If you are just going for 14 days then it may not work so well.  



MichaelColey said:


> We've done the Water Parks & More two of the past three years, but skipping it is an easy way to cut expenses.
> 
> If you're going on a two week trip (and that's the maximum you can realistically do without getting an annual pass - the tickets have to be used within 14 days of the first use), you can do 10 days in the parks (10 is the max you can get) and fill the other 4 with water parks, DQ, etc. Since the first and last day are often travel days, that's really just 2 days. With the ages of our kids, rest/pool days are a much better use of those two days.
> 
> ...


----------



## Talent312 (Aug 20, 2010)

Carl D said:


> What stories?



Shirley you know that the "fairy tales" on which Disney based many of his movies had major adult-themes in their original incarnations...
-- Snow White: Pedophila + necrophelia (Snow was underage + seemed dead), cannibalism (step-mom wanted to eat her heart).
-- Sleeping Beauty: Her "prince" fathered her babies while she was still comatose.
-- Cinderella: mutilation (toes cut off to fit slipper), sex (it was a "fur-slipper").
http://www.cracked.com/article_15962_the-gruesome-origins-5-popular-fairy-tales.html

Then there's J. M. Barrie's Peter Pan -- Peter's a kidnpper, gender-conflicted and sadistic (feeds Hook's hand to a croc), pirates are eaten by the croc. At least they left out Alice in Wonderland's foray into hallucinogenic drugs, and Pinocchio's growing "woody." http://www.cracked.com/funny-4803-disney-gets-gritty-reboot/

I would think that after scrubbing all that, Walt could've used a snootful.


----------



## Ladybug Momma (Aug 20, 2010)

We visit WDW and the Orlando area enough to have APs to WDW and the Busch Parks (plus Williamsburg parks too).  We still WPAM passes from 4 years ago that still have park days on them and water park days.  If you can do I would pay the extra money now to save more money in the end.  We have always used UCT and highly recommend them.

~Dawn


----------



## Robert D (Aug 20, 2010)

jamstew said:


> The Water Perks & More option is good for 10 *admissions*, not 10 *days*. E.g., if you were to go to both water parks on the same day, you're left with 8 admissions. Just wanted everyone to be clear on that. I bought my kids/grands 10-day no-expiration with WP&M, although it's unlikely they will use more than 1-2 admissions per trip. Even when they run out of park days, the WP&M will still be good for several trips to come.
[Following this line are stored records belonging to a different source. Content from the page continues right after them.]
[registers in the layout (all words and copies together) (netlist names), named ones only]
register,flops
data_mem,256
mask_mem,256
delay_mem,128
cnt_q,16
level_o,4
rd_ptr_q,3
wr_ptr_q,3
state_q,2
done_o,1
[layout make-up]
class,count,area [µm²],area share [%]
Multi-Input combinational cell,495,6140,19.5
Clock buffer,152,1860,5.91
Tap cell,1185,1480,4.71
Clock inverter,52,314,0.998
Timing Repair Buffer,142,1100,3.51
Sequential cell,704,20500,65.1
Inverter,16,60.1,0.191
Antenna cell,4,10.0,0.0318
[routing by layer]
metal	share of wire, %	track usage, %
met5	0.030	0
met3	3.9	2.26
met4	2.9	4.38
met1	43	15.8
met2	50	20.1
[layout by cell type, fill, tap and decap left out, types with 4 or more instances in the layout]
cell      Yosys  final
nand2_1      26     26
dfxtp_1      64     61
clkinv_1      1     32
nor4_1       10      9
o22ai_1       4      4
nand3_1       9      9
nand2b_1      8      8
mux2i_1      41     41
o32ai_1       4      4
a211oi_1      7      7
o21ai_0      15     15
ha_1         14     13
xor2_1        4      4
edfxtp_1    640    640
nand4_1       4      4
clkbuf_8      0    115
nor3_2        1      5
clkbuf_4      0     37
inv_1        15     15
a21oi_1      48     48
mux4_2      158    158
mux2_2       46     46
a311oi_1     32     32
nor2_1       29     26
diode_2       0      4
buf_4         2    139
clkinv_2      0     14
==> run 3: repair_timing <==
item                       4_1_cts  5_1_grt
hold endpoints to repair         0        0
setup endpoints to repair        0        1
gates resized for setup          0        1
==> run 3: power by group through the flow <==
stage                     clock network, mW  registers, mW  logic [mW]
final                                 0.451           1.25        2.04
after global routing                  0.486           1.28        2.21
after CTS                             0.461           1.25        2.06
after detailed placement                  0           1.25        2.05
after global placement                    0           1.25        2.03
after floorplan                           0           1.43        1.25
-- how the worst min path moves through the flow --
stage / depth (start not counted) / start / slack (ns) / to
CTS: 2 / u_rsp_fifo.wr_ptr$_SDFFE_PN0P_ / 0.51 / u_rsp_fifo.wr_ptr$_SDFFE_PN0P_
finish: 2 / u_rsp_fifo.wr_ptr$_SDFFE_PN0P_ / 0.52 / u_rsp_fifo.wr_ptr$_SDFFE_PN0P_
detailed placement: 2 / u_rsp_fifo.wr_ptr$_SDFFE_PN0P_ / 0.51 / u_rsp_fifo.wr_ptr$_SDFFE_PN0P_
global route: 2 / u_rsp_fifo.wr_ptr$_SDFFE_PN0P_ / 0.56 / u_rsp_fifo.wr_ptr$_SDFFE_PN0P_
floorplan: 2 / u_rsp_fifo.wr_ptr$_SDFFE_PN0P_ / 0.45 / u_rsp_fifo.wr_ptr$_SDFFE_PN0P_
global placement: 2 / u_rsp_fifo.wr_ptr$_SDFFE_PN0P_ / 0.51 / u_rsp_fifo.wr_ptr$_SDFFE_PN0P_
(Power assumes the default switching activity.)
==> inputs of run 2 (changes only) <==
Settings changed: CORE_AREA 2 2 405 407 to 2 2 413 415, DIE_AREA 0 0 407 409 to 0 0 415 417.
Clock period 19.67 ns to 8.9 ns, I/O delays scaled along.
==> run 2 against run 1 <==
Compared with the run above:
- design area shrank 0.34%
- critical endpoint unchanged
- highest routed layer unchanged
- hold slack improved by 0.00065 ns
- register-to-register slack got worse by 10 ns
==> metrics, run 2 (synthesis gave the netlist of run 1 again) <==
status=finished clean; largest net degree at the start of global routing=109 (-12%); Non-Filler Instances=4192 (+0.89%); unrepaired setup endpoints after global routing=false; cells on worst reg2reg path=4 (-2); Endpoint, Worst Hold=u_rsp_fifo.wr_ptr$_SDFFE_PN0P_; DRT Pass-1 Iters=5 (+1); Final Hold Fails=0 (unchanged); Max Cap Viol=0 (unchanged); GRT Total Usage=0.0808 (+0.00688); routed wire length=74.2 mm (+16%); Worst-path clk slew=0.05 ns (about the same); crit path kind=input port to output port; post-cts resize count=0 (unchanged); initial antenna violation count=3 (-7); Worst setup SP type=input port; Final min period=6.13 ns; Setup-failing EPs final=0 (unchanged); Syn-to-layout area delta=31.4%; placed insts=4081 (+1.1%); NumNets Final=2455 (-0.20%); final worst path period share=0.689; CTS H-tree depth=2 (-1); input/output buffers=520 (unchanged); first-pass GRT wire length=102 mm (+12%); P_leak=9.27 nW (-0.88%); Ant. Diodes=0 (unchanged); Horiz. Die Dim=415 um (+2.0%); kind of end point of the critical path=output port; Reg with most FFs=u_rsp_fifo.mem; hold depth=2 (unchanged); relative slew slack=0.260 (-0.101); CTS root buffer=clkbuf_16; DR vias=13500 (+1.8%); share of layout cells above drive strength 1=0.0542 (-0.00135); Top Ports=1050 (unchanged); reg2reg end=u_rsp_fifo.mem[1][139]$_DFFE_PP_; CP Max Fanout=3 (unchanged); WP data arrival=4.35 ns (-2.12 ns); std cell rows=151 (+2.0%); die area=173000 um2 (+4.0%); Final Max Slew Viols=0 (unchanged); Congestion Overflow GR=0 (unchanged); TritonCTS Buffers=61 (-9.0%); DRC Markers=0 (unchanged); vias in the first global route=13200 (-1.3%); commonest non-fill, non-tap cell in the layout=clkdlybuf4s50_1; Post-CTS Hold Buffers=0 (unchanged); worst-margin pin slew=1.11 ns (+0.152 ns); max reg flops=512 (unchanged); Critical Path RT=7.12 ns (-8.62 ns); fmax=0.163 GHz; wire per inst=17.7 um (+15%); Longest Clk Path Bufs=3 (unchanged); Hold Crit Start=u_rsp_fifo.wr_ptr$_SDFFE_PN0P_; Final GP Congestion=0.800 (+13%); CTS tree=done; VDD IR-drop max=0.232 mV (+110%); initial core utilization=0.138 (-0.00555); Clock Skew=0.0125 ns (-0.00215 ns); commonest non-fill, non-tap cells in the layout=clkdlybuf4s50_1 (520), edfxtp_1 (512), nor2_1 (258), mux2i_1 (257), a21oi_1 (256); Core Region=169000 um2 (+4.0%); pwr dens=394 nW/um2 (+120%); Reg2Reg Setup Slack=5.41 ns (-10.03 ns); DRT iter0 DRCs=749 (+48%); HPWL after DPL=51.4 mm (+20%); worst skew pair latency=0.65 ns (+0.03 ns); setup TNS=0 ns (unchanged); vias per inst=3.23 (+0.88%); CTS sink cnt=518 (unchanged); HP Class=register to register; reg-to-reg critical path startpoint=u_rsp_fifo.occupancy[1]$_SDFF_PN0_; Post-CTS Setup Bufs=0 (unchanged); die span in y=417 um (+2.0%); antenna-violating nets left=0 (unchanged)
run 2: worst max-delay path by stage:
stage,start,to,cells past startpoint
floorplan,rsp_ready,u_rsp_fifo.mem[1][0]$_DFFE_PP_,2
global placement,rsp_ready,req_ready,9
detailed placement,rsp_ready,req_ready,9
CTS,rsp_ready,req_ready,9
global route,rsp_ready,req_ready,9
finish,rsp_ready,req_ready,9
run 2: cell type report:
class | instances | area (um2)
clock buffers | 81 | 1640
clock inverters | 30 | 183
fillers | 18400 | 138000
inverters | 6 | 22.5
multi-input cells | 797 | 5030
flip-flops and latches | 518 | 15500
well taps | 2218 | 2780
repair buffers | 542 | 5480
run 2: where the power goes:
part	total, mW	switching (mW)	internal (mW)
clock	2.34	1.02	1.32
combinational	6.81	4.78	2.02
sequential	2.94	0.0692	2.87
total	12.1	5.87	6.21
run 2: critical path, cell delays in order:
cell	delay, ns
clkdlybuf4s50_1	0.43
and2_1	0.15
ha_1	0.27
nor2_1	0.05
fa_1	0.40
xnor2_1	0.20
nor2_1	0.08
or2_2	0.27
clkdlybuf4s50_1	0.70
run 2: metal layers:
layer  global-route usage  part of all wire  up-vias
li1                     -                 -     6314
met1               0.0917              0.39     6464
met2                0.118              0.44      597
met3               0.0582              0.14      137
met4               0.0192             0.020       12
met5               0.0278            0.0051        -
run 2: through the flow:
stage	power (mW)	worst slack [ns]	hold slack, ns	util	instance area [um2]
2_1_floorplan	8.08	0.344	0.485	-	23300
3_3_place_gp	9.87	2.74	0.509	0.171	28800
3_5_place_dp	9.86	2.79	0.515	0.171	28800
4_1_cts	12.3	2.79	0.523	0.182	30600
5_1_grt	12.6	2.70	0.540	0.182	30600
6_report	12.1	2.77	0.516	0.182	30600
File: src/flat_wrapper.sv
// flat-port wrapper written by rule: the top's interface ports become plain ports
module csr_wbmaster_flat 
#(
    parameter logic [3:0]  csr_addr       = 4'h0,
    parameter int unsigned TIMEOUT_CYCLES = 1024
)
  (sys_clk, sys_rst, csr_a, csr_we, csr_di, csr_do, irq, wb_wb_adr_o, wb_wb_dat_o, wb_wb_sel_o, wb_wb_we_o, wb_wb_cti_o, wb_wb_cyc_o, wb_wb_stb_o, wb_wb_dat_i, wb_wb_ack_i);
  csr_wbmaster_if wb_i ();
  input  logic sys_clk;
  input  logic sys_rst;
  input  logic [13:0] csr_a;
  input  logic csr_we;
  input  logic [31:0] csr_di;
  output logic [31:0] csr_do;
  output logic irq;
  output wire logic [$bits(wb_i.wb_adr_o)-1:0] wb_wb_adr_o;
  output wire logic [$bits(wb_i.wb_dat_o)-1:0] wb_wb_dat_o;
  output wire logic [$bits(wb_i.wb_sel_o)-1:0] wb_wb_sel_o;
  output wire logic [$bits(wb_i.wb_we_o)-1:0] wb_wb_we_o;
  output wire logic [$bits(wb_i.wb_cti_o)-1:0] wb_wb_cti_o;
  output wire logic [$bits(wb_i.wb_cyc_o)-1:0] wb_wb_cyc_o;
  output wire logic [$bits(wb_i.wb_stb_o)-1:0] wb_wb_stb_o;
  input wire logic [$bits(wb_i.wb_dat_i)-1:0] wb_wb_dat_i;
  input wire logic [$bits(wb_i.wb_ack_i)-1:0] wb_wb_ack_i;
  assign wb_wb_adr_o = wb_i.wb_adr_o;
  assign wb_wb_dat_o = wb_i.wb_dat_o;
  assign wb_wb_sel_o = wb_i.wb_sel_o;
  assign wb_wb_we_o = wb_i.wb_we_o;
  assign wb_wb_cti_o = wb_i.wb_cti_o;
  assign wb_wb_cyc_o = wb_i.wb_cyc_o;
  assign wb_wb_stb_o = wb_i.wb_stb_o;
  assign wb_i.wb_dat_i = wb_wb_dat_i;
  assign wb_i.wb_ack_i = wb_wb_ack_i;
  csr_wbmaster #(.csr_addr(csr_addr), .TIMEOUT_CYCLES(TIMEOUT_CYCLES)) u_core (.sys_clk(sys_clk), .sys_rst(sys_rst), .csr_a(csr_a), .csr_we(csr_we), .csr_di(csr_di), .csr_do(csr_do), .irq(irq), .wb(wb_i));
endmodule
File: config.mk
export PLATFORM = sky130hd
export DESIGN_NAME = csr_wbmaster_flat
export DESIGN_NICKNAME = d
export VERILOG_FILES = /design/src/rtl/csr_wbmaster_if.sv /design/src/rtl/csr_wbmaster.sv /design/src/flat_wrapper.sv
export SDC_FILE = /design/constraint.sdc
export NUM_CORES = 1
export LEC_CHECK = 0
export ABC_AREA = 1
export CORE_AREA = 2 2 125 188
export DETAILED_ROUTE_END_ITERATION = 10
export DIE_AREA = 0 0 127 190
export GPL_TIMING_DRIVEN = 0
export PLACE_DENSITY = 0.87
export SLEW_MARGIN = 20
export SYNTH_ARGS = -nofsm -noshare
export SYNTH_HDL_FRONTEND = slang
export SYNTH_SLANG_ARGS = --single-unit
File: constraint.sdc
create_clock -name sys_clk -period 2.7 [get_ports sys_clk]
set_input_delay 0.54 -clock sys_clk [delete_from_list [all_inputs] [get_ports sys_clk]]
set_output_delay 0.54 -clock sys_clk [all_outputs]
set_load 0.01 [all_outputs]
We go to Disney once a year and did the same thing. Through the mousesaver's link, we got the 10 day park hopper plus more (i.e. 10 day water parks) with no expiration at a discount through undercover tourist for about $500, which equates to $50 per day for the major parks and 10 days of water parks or DQ for free.  It will take 4-5 yrs to use them up but I think it's a good deal if you're a repeat customer.


----------



## dchilds (Aug 21, 2010)

Robert D said:


> we got the 10 day park hopper plus more (i.e. 10 day water parks) with no expiration at a discount through undercover tourist for about $500, which equates to $50 per day for the major parks and 10 days of water parks or DQ for free.  It will take 4-5 yrs to use them up but I think it's a good deal if you're a repeat customer.



This is what we've done.  We have the same tickets.  Don't quite go every year.  Only use 2 extremely long park days per trip with 2-3 parks/day.  Be prepared to be there from 8:00am - 12:00am.  Maybe one water park per week also, if the weather is right.  Last call stays, about $249/week.  We haven't paid for Disney admission in over 5 years.  First trip cost us $2400 plus flights.  Each additional trip, $249 plus flights.


----------



## Carl D (Aug 21, 2010)

Talent312 said:


> Shirley you know that the "fairy tales" on which Disney based many of his movies had major adult-themes in their original incarnations...
> -- Snow White: Pedophila + necrophelia (Snow was underage + seemed dead), cannibalism (step-mom wanted to eat her heart).
> -- Sleeping Beauty: Her "prince" fathered her babies while she was still comatose.
> -- Cinderella: mutilation (toes cut off to fit slipper), sex (it was a "fur-slipper").
> ...


Ohh.. The black helicopters & tinfoil hat stuff.


----------



## Carl D (Aug 21, 2010)

simmons.alice said:


> Boma for lunch and Jiko for dinner are two of my favorite’s too.The spontaneity at Boma is very advantageous during the lunch hours and Jiko’s hospitality is an experience in its own way. Next time at Disney, do not miss out on them.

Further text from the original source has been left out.